──────── RECORDS SHOWN ────────
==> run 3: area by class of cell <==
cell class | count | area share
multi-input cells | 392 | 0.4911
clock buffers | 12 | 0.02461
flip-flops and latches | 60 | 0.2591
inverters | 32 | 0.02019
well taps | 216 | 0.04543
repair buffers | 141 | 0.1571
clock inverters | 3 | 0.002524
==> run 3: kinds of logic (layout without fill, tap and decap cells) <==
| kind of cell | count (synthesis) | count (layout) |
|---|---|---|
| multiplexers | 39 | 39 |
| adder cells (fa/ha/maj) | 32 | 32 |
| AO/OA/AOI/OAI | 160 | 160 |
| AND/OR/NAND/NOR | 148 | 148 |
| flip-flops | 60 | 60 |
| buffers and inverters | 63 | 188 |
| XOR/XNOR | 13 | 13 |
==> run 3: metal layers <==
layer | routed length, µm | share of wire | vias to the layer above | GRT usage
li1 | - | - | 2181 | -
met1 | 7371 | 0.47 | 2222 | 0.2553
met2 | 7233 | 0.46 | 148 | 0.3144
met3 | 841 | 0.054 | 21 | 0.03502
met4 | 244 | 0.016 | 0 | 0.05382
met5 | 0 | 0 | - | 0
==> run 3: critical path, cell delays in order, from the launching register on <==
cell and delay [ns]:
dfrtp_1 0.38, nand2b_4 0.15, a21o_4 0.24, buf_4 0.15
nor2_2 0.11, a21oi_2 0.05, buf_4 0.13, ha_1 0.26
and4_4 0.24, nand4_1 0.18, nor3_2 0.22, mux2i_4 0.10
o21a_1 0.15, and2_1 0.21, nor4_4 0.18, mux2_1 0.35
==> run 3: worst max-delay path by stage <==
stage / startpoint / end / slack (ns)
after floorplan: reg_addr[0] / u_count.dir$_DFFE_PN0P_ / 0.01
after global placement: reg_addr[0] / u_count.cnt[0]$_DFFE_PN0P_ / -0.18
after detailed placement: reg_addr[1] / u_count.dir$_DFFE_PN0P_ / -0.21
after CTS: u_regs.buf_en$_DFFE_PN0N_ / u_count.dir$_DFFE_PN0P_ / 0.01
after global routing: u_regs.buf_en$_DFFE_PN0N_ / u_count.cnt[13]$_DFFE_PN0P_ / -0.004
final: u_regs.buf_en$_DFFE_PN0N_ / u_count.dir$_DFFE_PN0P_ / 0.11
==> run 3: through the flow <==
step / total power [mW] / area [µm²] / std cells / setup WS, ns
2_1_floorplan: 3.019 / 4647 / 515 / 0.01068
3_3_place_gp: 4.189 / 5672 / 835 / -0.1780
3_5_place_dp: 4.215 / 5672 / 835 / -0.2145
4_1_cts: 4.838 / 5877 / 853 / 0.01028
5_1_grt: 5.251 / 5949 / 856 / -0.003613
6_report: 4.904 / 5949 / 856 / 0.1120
────────
──────── RECORDS SHOWN ────────
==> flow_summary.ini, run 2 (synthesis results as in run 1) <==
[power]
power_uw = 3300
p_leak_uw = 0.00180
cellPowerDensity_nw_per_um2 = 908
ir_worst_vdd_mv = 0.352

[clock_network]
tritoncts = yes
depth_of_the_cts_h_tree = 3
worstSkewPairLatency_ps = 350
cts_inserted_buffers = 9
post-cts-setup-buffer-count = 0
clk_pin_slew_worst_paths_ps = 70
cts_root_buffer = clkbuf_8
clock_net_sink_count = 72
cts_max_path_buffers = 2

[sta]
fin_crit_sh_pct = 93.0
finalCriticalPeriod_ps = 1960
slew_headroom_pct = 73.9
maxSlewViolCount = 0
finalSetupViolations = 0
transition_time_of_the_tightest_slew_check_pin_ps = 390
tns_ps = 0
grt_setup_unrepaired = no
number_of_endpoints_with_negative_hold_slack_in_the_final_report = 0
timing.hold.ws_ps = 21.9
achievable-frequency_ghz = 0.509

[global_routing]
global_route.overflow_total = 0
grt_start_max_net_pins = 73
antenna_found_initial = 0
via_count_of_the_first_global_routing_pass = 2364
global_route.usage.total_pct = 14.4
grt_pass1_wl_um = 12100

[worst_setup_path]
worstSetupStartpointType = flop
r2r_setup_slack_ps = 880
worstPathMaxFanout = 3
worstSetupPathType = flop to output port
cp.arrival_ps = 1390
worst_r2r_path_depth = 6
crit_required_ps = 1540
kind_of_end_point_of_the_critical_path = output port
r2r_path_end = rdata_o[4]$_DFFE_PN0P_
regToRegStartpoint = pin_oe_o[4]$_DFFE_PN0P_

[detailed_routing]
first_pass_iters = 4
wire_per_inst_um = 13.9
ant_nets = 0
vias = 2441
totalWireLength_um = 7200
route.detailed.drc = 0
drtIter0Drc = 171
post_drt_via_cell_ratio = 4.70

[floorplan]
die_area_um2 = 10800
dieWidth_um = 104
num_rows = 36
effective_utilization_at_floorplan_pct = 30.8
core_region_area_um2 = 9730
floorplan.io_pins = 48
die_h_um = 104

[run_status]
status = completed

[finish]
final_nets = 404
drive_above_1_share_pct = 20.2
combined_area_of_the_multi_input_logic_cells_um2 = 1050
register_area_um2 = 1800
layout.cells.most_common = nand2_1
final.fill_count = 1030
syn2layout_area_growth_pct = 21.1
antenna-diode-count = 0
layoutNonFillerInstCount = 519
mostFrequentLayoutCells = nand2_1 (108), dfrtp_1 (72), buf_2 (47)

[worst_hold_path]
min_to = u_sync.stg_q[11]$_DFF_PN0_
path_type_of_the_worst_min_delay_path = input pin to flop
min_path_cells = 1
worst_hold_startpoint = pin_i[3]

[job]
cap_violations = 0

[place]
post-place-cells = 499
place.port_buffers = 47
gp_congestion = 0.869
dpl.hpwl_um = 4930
────────
** ACTIVITY **
Nothing should appear in the answer except the lines above from the line with "after global routing: u_regs.buf_en$_DFFE_PN0N_" through the line with "6_report: 4.904 / 5949 / 856 / 0.1120", both included, written out exactly.

** REPLY **
after global routing: u_regs.buf_en$_DFFE_PN0N_ / u_count.cnt[13]$_DFFE_PN0P_ / -0.004
final: u_regs.buf_en$_DFFE_PN0N_ / u_count.dir$_DFFE_PN0P_ / 0.11
==> run 3: through the flow <==
step / total power [mW] / area [µm²] / std cells / setup WS, ns
2_1_floorplan: 3.019 / 4647 / 515 / 0.01068
3_3_place_gp: 4.189 / 5672 / 835 / -0.1780
3_5_place_dp: 4.215 / 5672 / 835 / -0.2145
4_1_cts: 4.838 / 5877 / 853 / 0.01028
5_1_grt: 5.251 / 5949 / 856 / -0.003613
6_report: 4.904 / 5949 / 856 / 0.1120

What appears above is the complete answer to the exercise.